Mon 29 April 2024
tags: homelab
A year and a half ago, my lab went kaput.
It was the result of multiple failures that I never fixed before the next one popped up. Nextcloud needed updates (several, actually) and those went predicatably badly. While I tried getting Nextcloud back up, one of my ESXi hosts got corrupted and failed. The other host lost power and wouldn't come back up. In the space of a month, I went from having a decent lab to nothing at all. That's how it stayed until the middle of last month.
I decided that I wanted to start things from scratch the right way. I couldn't do custom DHCP due to being reliant on my home router, so I looked into VLANs. I have a 5-port managed switch with POE, so I grabbed a POE HAT for an old Raspberry Pi 3 that I have laying around and started tinkering. After 2 months of trying over and over... I gave up. I'm sticking to a single network for now, and I'll experiment and move things later. I was never able to set things up so that I could route traffic between them, and the isolation I was expecting just didn't work - I somehow brought my home network down 3 times.

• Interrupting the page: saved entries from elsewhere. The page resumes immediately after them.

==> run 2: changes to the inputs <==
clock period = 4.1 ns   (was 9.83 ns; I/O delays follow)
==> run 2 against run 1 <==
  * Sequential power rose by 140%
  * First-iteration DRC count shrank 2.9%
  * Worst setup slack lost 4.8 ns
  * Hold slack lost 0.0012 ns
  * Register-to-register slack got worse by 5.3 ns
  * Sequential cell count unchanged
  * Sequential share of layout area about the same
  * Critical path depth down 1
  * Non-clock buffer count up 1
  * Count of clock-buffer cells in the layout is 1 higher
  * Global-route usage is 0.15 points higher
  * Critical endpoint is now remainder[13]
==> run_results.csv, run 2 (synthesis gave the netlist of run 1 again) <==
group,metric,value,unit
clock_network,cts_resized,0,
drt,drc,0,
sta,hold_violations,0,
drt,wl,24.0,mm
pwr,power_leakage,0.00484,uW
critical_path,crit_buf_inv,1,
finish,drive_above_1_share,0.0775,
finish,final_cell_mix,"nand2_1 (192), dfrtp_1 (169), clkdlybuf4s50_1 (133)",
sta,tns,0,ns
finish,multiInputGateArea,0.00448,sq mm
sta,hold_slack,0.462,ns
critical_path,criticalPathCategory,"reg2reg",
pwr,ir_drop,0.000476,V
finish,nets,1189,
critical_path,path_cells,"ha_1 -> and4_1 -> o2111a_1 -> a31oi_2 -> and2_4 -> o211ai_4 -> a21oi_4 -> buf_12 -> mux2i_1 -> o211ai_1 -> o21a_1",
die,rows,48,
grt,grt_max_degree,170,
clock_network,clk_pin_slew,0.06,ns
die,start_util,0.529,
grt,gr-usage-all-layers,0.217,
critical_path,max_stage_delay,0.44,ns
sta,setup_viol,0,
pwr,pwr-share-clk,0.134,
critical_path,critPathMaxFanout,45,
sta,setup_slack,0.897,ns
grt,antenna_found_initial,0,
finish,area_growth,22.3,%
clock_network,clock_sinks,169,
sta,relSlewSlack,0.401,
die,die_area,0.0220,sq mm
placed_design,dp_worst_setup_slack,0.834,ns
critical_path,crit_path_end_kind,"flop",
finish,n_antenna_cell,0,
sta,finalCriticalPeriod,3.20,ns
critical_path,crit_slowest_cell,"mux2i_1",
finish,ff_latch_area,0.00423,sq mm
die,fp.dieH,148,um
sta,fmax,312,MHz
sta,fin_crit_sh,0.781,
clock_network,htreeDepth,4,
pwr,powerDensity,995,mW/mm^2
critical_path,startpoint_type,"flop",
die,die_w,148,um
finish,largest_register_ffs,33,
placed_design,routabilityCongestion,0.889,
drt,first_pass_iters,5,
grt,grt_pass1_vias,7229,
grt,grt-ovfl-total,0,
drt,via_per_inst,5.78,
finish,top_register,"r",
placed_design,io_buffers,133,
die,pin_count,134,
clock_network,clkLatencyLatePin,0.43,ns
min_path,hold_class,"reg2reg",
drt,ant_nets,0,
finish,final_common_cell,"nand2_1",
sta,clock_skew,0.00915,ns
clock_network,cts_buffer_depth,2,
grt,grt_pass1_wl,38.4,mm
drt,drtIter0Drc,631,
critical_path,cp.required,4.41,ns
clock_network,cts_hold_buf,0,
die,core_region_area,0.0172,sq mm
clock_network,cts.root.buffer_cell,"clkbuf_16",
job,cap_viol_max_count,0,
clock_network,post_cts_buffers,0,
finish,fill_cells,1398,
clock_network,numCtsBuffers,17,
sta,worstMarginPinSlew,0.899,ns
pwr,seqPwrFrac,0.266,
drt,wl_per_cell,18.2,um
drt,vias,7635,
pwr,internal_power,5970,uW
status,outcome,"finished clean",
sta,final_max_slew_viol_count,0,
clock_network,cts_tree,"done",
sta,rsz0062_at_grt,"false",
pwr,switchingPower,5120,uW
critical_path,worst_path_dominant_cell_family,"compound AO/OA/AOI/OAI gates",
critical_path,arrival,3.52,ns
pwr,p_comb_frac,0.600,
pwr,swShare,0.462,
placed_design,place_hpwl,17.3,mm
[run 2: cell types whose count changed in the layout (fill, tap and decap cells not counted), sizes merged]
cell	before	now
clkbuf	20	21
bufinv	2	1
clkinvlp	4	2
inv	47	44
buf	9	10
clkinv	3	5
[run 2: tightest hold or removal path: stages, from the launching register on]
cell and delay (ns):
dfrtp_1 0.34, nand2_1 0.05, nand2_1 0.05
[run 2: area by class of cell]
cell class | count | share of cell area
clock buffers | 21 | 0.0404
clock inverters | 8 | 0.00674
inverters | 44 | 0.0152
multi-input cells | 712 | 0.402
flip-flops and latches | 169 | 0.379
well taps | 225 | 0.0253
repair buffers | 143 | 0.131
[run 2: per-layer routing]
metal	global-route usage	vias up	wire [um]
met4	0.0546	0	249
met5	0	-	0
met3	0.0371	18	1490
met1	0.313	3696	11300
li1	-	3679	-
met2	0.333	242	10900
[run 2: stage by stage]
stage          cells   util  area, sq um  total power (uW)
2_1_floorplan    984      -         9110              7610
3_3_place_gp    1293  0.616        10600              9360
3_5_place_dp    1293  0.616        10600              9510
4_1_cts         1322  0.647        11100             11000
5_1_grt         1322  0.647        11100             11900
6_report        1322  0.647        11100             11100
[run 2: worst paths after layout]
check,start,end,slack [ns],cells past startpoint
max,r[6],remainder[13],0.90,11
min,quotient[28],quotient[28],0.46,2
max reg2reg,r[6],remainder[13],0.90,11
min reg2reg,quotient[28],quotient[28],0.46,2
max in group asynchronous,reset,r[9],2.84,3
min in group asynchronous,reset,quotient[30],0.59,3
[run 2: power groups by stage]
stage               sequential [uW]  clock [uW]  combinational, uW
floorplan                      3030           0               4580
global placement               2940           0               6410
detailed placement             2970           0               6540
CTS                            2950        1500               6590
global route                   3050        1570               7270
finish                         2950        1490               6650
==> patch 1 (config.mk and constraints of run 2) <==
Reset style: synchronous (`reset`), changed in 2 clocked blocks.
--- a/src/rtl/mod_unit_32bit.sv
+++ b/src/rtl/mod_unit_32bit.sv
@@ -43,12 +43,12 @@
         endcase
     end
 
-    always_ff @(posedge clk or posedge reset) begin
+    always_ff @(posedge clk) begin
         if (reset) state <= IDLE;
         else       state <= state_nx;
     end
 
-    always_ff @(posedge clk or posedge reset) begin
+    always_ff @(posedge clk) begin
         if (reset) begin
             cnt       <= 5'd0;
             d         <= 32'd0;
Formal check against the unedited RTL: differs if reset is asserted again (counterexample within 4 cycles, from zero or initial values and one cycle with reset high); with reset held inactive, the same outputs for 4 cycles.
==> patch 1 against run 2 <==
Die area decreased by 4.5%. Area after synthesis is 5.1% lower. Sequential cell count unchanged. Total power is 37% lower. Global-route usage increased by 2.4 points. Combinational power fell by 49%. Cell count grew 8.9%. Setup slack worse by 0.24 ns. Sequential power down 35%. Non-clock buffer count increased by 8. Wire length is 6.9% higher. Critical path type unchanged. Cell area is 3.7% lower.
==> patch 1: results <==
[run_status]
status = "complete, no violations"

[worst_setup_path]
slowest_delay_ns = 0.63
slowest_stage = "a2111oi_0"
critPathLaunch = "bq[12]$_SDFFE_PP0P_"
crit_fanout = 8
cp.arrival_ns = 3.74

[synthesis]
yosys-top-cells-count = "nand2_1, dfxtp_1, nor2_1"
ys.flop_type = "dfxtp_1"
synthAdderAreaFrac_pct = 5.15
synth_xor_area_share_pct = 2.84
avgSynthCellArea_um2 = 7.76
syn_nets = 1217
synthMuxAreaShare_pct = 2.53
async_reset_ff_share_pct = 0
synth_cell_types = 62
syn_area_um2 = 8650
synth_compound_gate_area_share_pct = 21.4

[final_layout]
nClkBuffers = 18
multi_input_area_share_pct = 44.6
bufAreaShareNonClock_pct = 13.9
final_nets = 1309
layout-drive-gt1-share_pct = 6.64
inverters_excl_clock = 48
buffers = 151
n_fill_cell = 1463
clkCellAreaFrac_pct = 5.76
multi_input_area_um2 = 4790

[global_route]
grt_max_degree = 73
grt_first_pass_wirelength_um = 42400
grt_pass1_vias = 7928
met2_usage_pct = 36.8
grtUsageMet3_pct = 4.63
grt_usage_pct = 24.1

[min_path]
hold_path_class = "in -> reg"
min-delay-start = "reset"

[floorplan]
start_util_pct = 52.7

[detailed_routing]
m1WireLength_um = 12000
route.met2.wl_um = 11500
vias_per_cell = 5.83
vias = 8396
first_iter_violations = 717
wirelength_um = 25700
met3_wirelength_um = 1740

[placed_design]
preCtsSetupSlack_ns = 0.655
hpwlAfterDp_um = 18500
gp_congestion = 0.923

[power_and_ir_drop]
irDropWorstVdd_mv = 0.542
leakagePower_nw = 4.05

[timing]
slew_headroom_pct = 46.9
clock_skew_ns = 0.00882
module scr1_dmem_vlsu_arb
  import scr1_dmem_arb_pkg::*;
#(
  parameter int unsigned STARVE_LIMIT = 4,
  parameter int unsigned STARVE_W     = 3
) (
  input  logic                         clk,
  input  logic                         rst_n,
  // scalar LSU
  input  logic                         lsu2arb_req,
  input  type_scr1_mem_cmd_e           lsu2arb_cmd,
  input  type_scr1_mem_width_e         lsu2arb_width,
  input  logic [`SCR1_DMEM_AWIDTH-1:0] lsu2arb_addr,
  input  logic [`SCR1_DMEM_DWIDTH-1:0] lsu2arb_wdata,
  output logic                         arb2lsu_req_ack,
  output logic [`SCR1_DMEM_DWIDTH-1:0] arb2lsu_rdata,
  output type_scr1_mem_resp_e          arb2lsu_resp,
  // vector LSU
  input  logic                         vlsu2arb_req,
  input  type_scr1_mem_cmd_e           vlsu2arb_cmd,
  input  type_scr1_mem_width_e         vlsu2arb_width,
  input  logic [`SCR1_DMEM_AWIDTH-1:0] vlsu2arb_addr,
  input  logic [`SCR1_DMEM_DWIDTH-1:0] vlsu2arb_wdata,
  output logic                         arb2vlsu_req_ack,
  output logic [`SCR1_DMEM_DWIDTH-1:0] arb2vlsu_rdata,
  output type_scr1_mem_resp_e          arb2vlsu_resp,
  // DMEM
  output logic                         arb2dmem_req,
  output type_scr1_mem_cmd_e           arb2dmem_cmd,
  output type_scr1_mem_width_e         arb2dmem_width,
  output logic [`SCR1_DMEM_AWIDTH-1:0] arb2dmem_addr,
  output logic [`SCR1_DMEM_DWIDTH-1:0] arb2dmem_wdata,
  input  logic                         dmem2arb_req_ack,
  input  logic [`SCR1_DMEM_DWIDTH-1:0] dmem2arb_rdata,
  input  type_scr1_mem_resp_e          dmem2arb_resp
);

  typedef enum logic [1:0] {
    ARB_IDLE      = 2'b00,
    ARB_REQ_HOLD  = 2'b01,
    ARB_WAIT_RESP = 2'b10
  } arb_state_e;

  localparam logic SEL_LSU  = 1'b0;
  localparam logic SEL_VLSU = 1'b1;

  localparam bit                  STARVE_EN  = (STARVE_LIMIT != 0);
  localparam logic [STARVE_W-1:0] STARVE_MAX = STARVE_LIMIT[STARVE_W-1:0];
  localparam logic [STARVE_W-1:0] CNT_SAT    = {STARVE_W{1'b1}};

  arb_state_e          state;
  arb_state_e          state_next;
  logic                sel;
  logic [STARVE_W-1:0] starve_cnt;
  logic                any_req;
  logic                prio_winner;
  logic                winner;
  logic                starve_hit;
  logic                loser_req;
  logic                cur_sel;
  logic                cur_req;
  logic                dmem_ack;
  logic                grant;

  assign any_req    = lsu2arb_req | vlsu2arb_req;
  assign starve_hit = STARVE_EN && (starve_cnt == STARVE_MAX)
                      && ((sel == SEL_LSU) ? vlsu2arb_req : lsu2arb_req);
  assign loser_req  = (winner == SEL_LSU) ? vlsu2arb_req : lsu2arb_req;
  assign grant      = (state == ARB_IDLE) & any_req;

  // The requester is chosen combinationally in IDLE and frozen in sel afterwards
  assign cur_sel  = (state == ARB_IDLE) ? winner : sel;
  assign cur_req  = (cur_sel == SEL_LSU) ? lsu2arb_req : vlsu2arb_req;
  assign dmem_ack = dmem2arb_req_ack & arb2dmem_req;

`ifdef SCR1_DMEM_ARB_RR_EN
  logic last_grant;

  // Round-robin: on a tie the side that did not get the last ack wins
  always_comb begin
    prio_winner = lsu2arb_req ? SEL_LSU : SEL_VLSU;
    if (lsu2arb_req && vlsu2arb_req) begin
      prio_winner = ~last_grant;
    end
  end

  // Remember which side was last accepted by DMEM
  always_ff @(posedge clk or negedge rst_n) begin
    if (!rst_n) begin
      last_grant <= SEL_LSU;
    end else if (dmem_ack) begin
      last_grant <= cur_sel;
    end
  end
`else
  // Fixed priority: LSU always beats VLSU unless the starvation rule intervenes
  always_comb begin
    prio_winner = lsu2arb_req ? SEL_LSU : SEL_VLSU;
  end
`endif

  // Starvation override hands the next grant to the side that has been waiting
  always_comb begin
    winner = prio_winner;
    if (starve_hit) begin
      winner = ~sel;
    end
  end

  // FSM state, owner and starvation counter registers
  always_ff @(posedge clk or negedge rst_n) begin
    if (!rst_n) begin
      state      <= ARB_IDLE;
      sel        <= SEL_LSU;
      starve_cnt <= '0;
    end else begin
      state <= state_next;
      if (grant) begin
        sel <= winner;
        if ((winner != sel) && (starve_cnt != '0)) begin
          starve_cnt <= '0;
        end else if (loser_req) begin
          starve_cnt <= (starve_cnt == CNT_SAT) ? starve_cnt : starve_cnt + STARVE_W'(1);
        end else begin
          starve_cnt <= '0;
        end
      end
    end
  end

  // Next-state logic: request handshake, then wait for the DMEM response
  always_comb begin
    state_next = state;
    case (state)
      ARB_IDLE: begin
        if (dmem_ack) begin
          state_next = ARB_WAIT_RESP;
        end else if (any_req) begin
          state_next = ARB_REQ_HOLD;
        end
      end
      ARB_REQ_HOLD: begin
        if (dmem_ack) begin
          state_next = ARB_WAIT_RESP;
        end
      end
      ARB_WAIT_RESP: begin
        if ((dmem2arb_resp == SCR1_MEM_RESP_RDY_OK) || (dmem2arb_resp == SCR1_MEM_RESP_RDY_ER)) begin
          state_next = ARB_IDLE;
        end
      end
      default: state_next = ARB_IDLE;
    endcase
  end

  // DMEM request mux from the selected requester
  always_comb begin
    arb2dmem_req   = (state != ARB_WAIT_RESP) & cur_req;
    arb2dmem_cmd   = (cur_sel == SEL_LSU) ? lsu2arb_cmd   : vlsu2arb_cmd;
    arb2dmem_width = (cur_sel == SEL_LSU) ? lsu2arb_width : vlsu2arb_width;
    arb2dmem_addr  = (cur_sel == SEL_LSU) ? lsu2arb_addr  : vlsu2arb_addr;
    arb2dmem_wdata = (cur_sel == SEL_LSU) ? lsu2arb_wdata : vlsu2arb_wdata;
  end

  // Ack and response go only to the owner; responses only count while waiting for one
  always_comb begin
    arb2lsu_req_ack  = dmem_ack & (cur_sel == SEL_LSU);
    arb2vlsu_req_ack = dmem_ack & (cur_sel == SEL_VLSU);
    arb2lsu_resp     = SCR1_MEM_RESP_NOTRDY;
    arb2lsu_rdata    = '0;
    arb2vlsu_resp    = SCR1_MEM_RESP_NOTRDY;
    arb2vlsu_rdata   = '0;
    if (state == ARB_WAIT_RESP) begin
      if (sel == SEL_LSU) begin
        arb2lsu_resp  = dmem2arb_resp;
        arb2lsu_rdata = dmem2arb_rdata;
      end else begin
        arb2vlsu_resp  = dmem2arb_resp;
        arb2vlsu_rdata = dmem2arb_rdata;
      end
    end
  end

endmodule
**config.mk**
```make
export PLATFORM = sky130hd
export DESIGN_NAME = controle_horner
export DESIGN_NICKNAME = d
export VERILOG_FILES = /design/src/rtl/controle_horner_pkg.sv /design/src/rtl/controle_horner_term_counter.sv /design/src/rtl/controle_horner.sv
export SDC_FILE = /design/constraint.sdc
export NUM_CORES = 1
export LEC_CHECK = 0
export ABC_AREA = 1
export BUFFER_PORTS_ARGS = -buffer_cell sky130_fd_sc_hd__buf_2
export CORE_MARGIN = 1.5
export CORE_UTILIZATION = 50
export DETAILED_ROUTE_END_ITERATION = 10
export GPL_ROUTABILITY_DRIVEN = 0
export PLACE_DENSITY = 0.76
export SETUP_SLACK_MARGIN = 0.05
export SYNTH_ARGS = -nofsm -noshare
export SYNTH_HDL_FRONTEND = slang
export SYNTH_SLANG_ARGS = --single-unit
```
**constraint.sdc**
```tcl
create_clock -name clk -period 1.6 [get_ports clk]
set_clock_uncertainty 0.05 [all_clocks]
set_input_delay 0.24 -clock clk [delete_from_list [all_inputs] [get_ports clk]]
set_output_delay 0.24 -clock clk [all_outputs]
set_load 0.03 [all_outputs]
```
**src/rtl/rst_seq_pkg.sv**
```systemverilog
// Shared state encoding and helpers for the rst_seq reset sequencer.
package rst_seq_pkg;

  localparam int unsigned STATE_W = 3;

  typedef enum logic [STATE_W-1:0] {
    RESET     = 3'd0,
    WAIT_LOCK = 3'd1,
    STABLE    = 3'd2,
    RELEASE   = 3'd3,
    RUN       = 3'd4,
    HOLD      = 3'd5
  } state_e;

  // Core reset is held in every state before the stable count completes, and in HOLD.
  function automatic logic core_held(input state_e s);
    return (s == RESET) || (s == WAIT_LOCK) || (s == STABLE) || (s == HOLD);
  endfunction

endpackage

```
**src/rtl/rst_seq_sync_2ff.sv**
```systemverilog
// Two-flop synchroniser with synchronous active-high reset, reused for async inputs.
module sync_2ff (
  input  logic clk_i,
  input  logic rst_i,
  input  logic d_i,
  output logic q_o
);

  logic s1_q, s2_q;

  always_ff @(posedge clk_i) begin
    if (rst_i) begin
      s1_q <= 1'b0;
      s2_q <= 1'b0;
    end else begin
      s1_q <= d_i;
      s2_q <= s1_q;
    end
  end

  assign q_o = s2_q;

endmodule

```
**src/rtl/rst_seq.sv**
```systemverilog
// Reset sequencer: releases core then peripheral reset after PLL lock is stable.
// Optional lock-loss glitch filter enabled by defining RST_SEQ_LOCK_FILTER_EN.
module rst_seq
  import rst_seq_pkg::*;
#(
  parameter int unsigned STABLE_CYCLES = 1024,
  parameter int unsigned STAGE_GAP     = 16,
  parameter int unsigned SOFT_HOLD     = 32,
  parameter int unsigned LOCK_FILTER   = 4,
  parameter int unsigned CNT_W         = 16
) (
  input  logic clk_i,
  input  logic rst_i,
  input  logic lock_i,
  input  logic soft_rst_i,
  output logic rst_core_o,
  output logic rst_periph_o,
  output logic ready_o,
  output logic lock_lost_o
);

  state_e           state_q, state_d;
  logic [CNT_W-1:0] cnt_q, cnt_d;
  logic             lost_q, lost_d;
  logic             core_q, periph_q, ready_q;
  logic             lock_s;
  logic             lock_loss;

  sync_2ff u_lock_sync (
    .clk_i (clk_i),
    .rst_i (rst_i),
    .d_i   (lock_i),
    .q_o   (lock_s)
  );

`ifdef RST_SEQ_LOCK_FILTER_EN
  logic [CNT_W-1:0] filt_q, filt_d;

  // Saturates at LOCK_FILTER so a long outage cannot wrap back into "short drop".
  always_comb begin
    filt_d = filt_q;
    if (lock_s)
      filt_d = '0;
    else if (filt_q != CNT_W'(LOCK_FILTER))
      filt_d = filt_q + CNT_W'(1);
  end

  always_ff @(posedge clk_i) begin
    if (rst_i) filt_q <= '0;
    else       filt_q <= filt_d;
  end

  assign lock_loss = !lock_s && (filt_q >= CNT_W'(LOCK_FILTER - 1));
`else
  assign lock_loss = !lock_s;
`endif

  always_comb begin
    state_d = state_q;
    cnt_d   = cnt_q;
    lost_d  = lost_q;
    unique case (state_q)
      RESET: begin
        state_d = WAIT_LOCK;
        cnt_d   = '0;
      end
      WAIT_LOCK: begin
        if (lock_s) begin
          state_d = STABLE;
          cnt_d   = '0;
        end
      end
      STABLE: begin
        if (lock_loss) begin
          state_d = WAIT_LOCK;
          cnt_d   = '0;
        end else if (cnt_q == CNT_W'(STABLE_CYCLES - 1)) begin
          state_d = RELEASE;
          cnt_d   = '0;
        end else begin
          cnt_d = cnt_q + CNT_W'(1);
        end
      end
      RELEASE, RUN, HOLD: begin
        if (lock_loss) begin
          state_d = WAIT_LOCK;
          cnt_d   = '0;
          lost_d  = 1'b1;
        end else if (soft_rst_i && state_q != HOLD) begin
          state_d = HOLD;
          cnt_d   = '0;
        end else if (state_q == RELEASE && cnt_q == CNT_W'(STAGE_GAP - 1)) begin
          state_d = RUN;
          cnt_d   = '0;
        end else if (state_q == HOLD && cnt_q == CNT_W'(SOFT_HOLD - 1)) begin
          state_d = RELEASE;
          cnt_d   = '0;
        end else if (state_q != RUN) begin
          cnt_d = cnt_q + CNT_W'(1);
        end
      end
      default: begin
        state_d = RESET;
        cnt_d   = '0;
      end
    endcase
  end

  // Outputs decode the next state so they are registered and change together.
  always_ff @(posedge clk_i) begin
    if (rst_i) begin
      state_q  <= RESET;
      cnt_q    <= '0;
      lost_q   <= 1'b0;
      core_q   <= 1'b1;
      periph_q <= 1'b1;
      ready_q  <= 1'b0;
    end else begin
      state_q  <= state_d;
      cnt_q    <= cnt_d;
      lost_q   <= lost_d;
      core_q   <= core_held(state_d);
      periph_q <= (state_d != RUN);
      ready_q  <= (state_d == RUN);
    end
  end

  assign rst_core_o   = core_q;
  assign rst_periph_o = periph_q;
  assign ready_o      = ready_q;
  assign lock_lost_o  = lost_q;

endmodule

```
**config.mk**
```make
export PLATFORM = sky130hd
export DESIGN_NAME = rst_seq
export DESIGN_NICKNAME = d
export VERILOG_FILES = /design/src/rtl/rst_seq_pkg.sv /design/src/rtl/rst_seq_sync_2ff.sv /design/src/rtl/rst_seq.sv
export SDC_FILE = /design/constraint.sdc
export NUM_CORES = 1
export LEC_CHECK = 0
export ABC_AREA = 0
export CORE_ASPECT_RATIO = 0.8
export CORE_MARGIN = 3
export CORE_UTILIZATION = 30
export CTS_CLUSTER_SIZE = 14
export DETAILED_ROUTE_END_ITERATION = 6
export HOLD_SLACK_MARGIN = 0.15
export MAX_ROUTING_LAYER = met4
export SETUP_SLACK_MARGIN = 0.5
export SLEW_MARGIN = 30
export SYNTH_ARGS = -nofsm -noshare
export SYNTH_HDL_FRONTEND = slang
export SYNTH_SLANG_ARGS = --single-unit
export TNS_END_PERCENT = 1
```
**constraint.sdc**
```tcl
create_clock -name clk_i -period 2.16 [get_ports clk_i]
set_input_delay 0.432 -clock clk_i [delete_from_list [all_inputs] [get_ports clk_i]]
set_output_delay 0.432 -clock clk_i [all_outputs]
set_load 0.05 [all_outputs]
```
==> results of run 1 <==
-- cell type report --
cell class / instances / share of cell area [%]
inverters: 5 / 1.28
flip-flops and latches: 25 / 29.8
multi-input cells: 123 / 49.1
clock buffers: 3 / 2.34
repair buffers: 28 / 13.1
well taps: 57 / 4.05
clock inverters: 1 / 0.284
-- routing by layer --
metal	share of wire, %	vias up
met5	0	-
met4	1.3	0
met3	3.4	6
met2	43	23
met1	52	573
li1	-	626
-- cells by family (layout without fill, tap and decap cells) --
group | count (synthesis) | count (layout) | share of synthesized area [%]
buffers and inverters | 11 | 37 | 4.49
and+or+nand+nor | 78 | 78 | 30.3
DFF | 25 | 25 | 36.6
xor gates and xnor gates | 9 | 9 | 5.77
adders and majority gates | 1 | 1 | 0.916
AOI/OAI and AO/OA | 35 | 35 | 21.9
-- cells in the final DEF (no fill, tap or decap), types with 3 or more instances in the layout --
master | synthesis | layout
clkdlybuf4s50_1 | 0 | 6
nand2_1 | 15 | 15
nand4_1 | 6 | 6
a21oi_1 | 4 | 4
xor2_1 | 5 | 5
nor2_1 | 22 | 22
a31oi_1 | 9 | 8
inv_1 | 4 | 4
and3_1 | 3 | 3
clkbuf_8 | 0 | 3
nand2b_1 | 3 | 3
buf_4 | 1 | 20
dfxtp_4 | 0 | 4
xnor2_1 | 4 | 4
nor3_1 | 3 | 3
dfxtp_2 | 0 | 8
dfxtp_1 | 25 | 13
nand3_1 | 7 | 6
-- worst max-delay path, cell delays in order, from the launching register on --
cell	delay, ns
dfxtp_1	0.37
nor4_4	0.33
buf_4	0.16
nand2_1	0.10
o21bai_4	0.20
a2111oi_4	0.10
buf_4	0.17
a21o_2	0.18
a22o_1	0.16
-- path summary, 6_finish.rpt --
check                        start         endpoint  slack, ns  cells after the start
setup / recovery         cnt_q[10]        cnt_q[14]       0.27                      8
hold / removal    u_lock_sync.s1_q  u_lock_sync.q_o       0.46                      1
setup reg to reg         cnt_q[10]        cnt_q[14]       0.27                      8
hold reg to reg   u_lock_sync.s1_q  u_lock_sync.q_o       0.46                      1
-- through the flow --
stage | cells | area (um2) | setup TNS, ns
after floorplan | 159 | 1390 | 0
after global placement | 231 | 1590 | -0.345
after detailed placement | 231 | 1590 | -0.670
after CTS | 241 | 1700 | 0
after global routing | 242 | 1760 | 0
final | 242 | 1760 | 0
-- where the power goes --
| part | switching, mW | total (mW) | internal (mW) |
|---|---|---|---|
| Sequential | 0.00519 | 0.467 | 0.462 |
| Combinational | 0.0449 | 0.0873 | 0.0424 |
| Clock | 0.154 | 0.283 | 0.129 |
| Total | 0.204 | 0.837 | 0.634 |
-- sequential cells by signal, indices dropped and copies added, names as in the netlist --
| signal | count |
|---|---|
| u_lock_sync.s1_q | 1 |
| cnt_q | 16 |
| state_q | 3 |
| rst_core_o | 1 |
| rst_periph_o | 1 |
| u_lock_sync.q_o | 1 |
| ready_o | 1 |
| lock_lost_o | 1 |
-- what timing repair did --
item | in CTS | in global routing
hold endpoints to repair | 0 | 0
resized for setup | 12 | 12
cloned | 1 | 0
endpoints found under the setup margin | 25 | 26
pin swaps | 5 | 2
setup buffers | 5 | 1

Luckily for me, everything else basically just worked. I had installed the drives into my NAS several months back (as part of a move, I wanted to get rid of the bulk of 8 HDD boxes) but I hadn't actually done anything with the hardware. Grabbing a TrueNAS Core iso was easy, as was installation. The only hiccup I had was finding out that I put the M.2 SSD in the wrong slot, so four drives were disabled. 5 minutes going through the motherboard user manual and 2 minutes with a screwdriver got me back in business. The actual setup was also easy, no real difference between that and any other OS setup I've done. I was astounded at how simple it was to create a drive pool and set up RAID-Z2 on it. My only mistake here was that I forgot that I wanted to set up one drive as a hot spare. I doubt it will actually be an issue, but this was supposed to emulate the enterprise drive setup at my old job. Still, it works so I'm not going to sweat it.
Next I needed hosts to run software on. The SSD for the failed ESXi host was completely trashed (nothing would recognize it, even as a block device) so I swapped it out with a slightly smaller one. I also changed over to using Proxmox. Given that ESXi just cut support for free licenses (at least that's how I understand it), staying with VMWare was no longer an option. I tinkered with Proxmox back in 2018 but ultimately chose VMWare because I thought it would help my career. Now that I'm a Linux guy at an almost all-Windows job, I'm using what I feel will be most comfortable for me. I still haven't gotten the larger VM host to power on at all, so I think the PSU might just be fried. There's a dozen different explanations, but honestly I'll probably sell it for parts and pick up another USFF PC like my Thinkcentre Tiny.
Proxmox is basically a web GUI for running KVM and LXC on a Debian host. I can run VMs for other OSes, but I'll stick mostly with RHEL and its clones. It does have LXC templates from Turnkey that are all Debian-based, but I'm shooting for a bit of homogeneity here so those aren't as appealing. I did try their Nextcloud container image, but there's a bug in the installer that they've been working on for a few months. If that had worked, it probably would have been the main exception to the rule just to simplify the setup. Running things in containers is new for me, but for the most part I'm treating mine like VMs. The setup is faster and they seem to be lighter, so I'm happy with them overall. Plus, I can take a snapshot of servers like Nextcloud and roll back if an upgrade fails!
Right now I just have Nextcloud and a Docker host. My ISP is causing issues with opening ports, I can't see 80 or 443 from the outside at all. It's possible that there's some weird routing at my current apartment, but as far as I know I should be able to open those. My ISP claims they don't block them, but I have the ports open and a web server listening just to test connectivity. I might need to look into an external reverse proxy, or maybe just running alternate ports.
After a year and a half of no lab, it feels good to have something up and running. My confidence took a bigger hit than I realized when I let everything go down, but I'm trying to learn and do it better each time I rebuild. Hopefully there won't be more rebuilds in the future, just additions.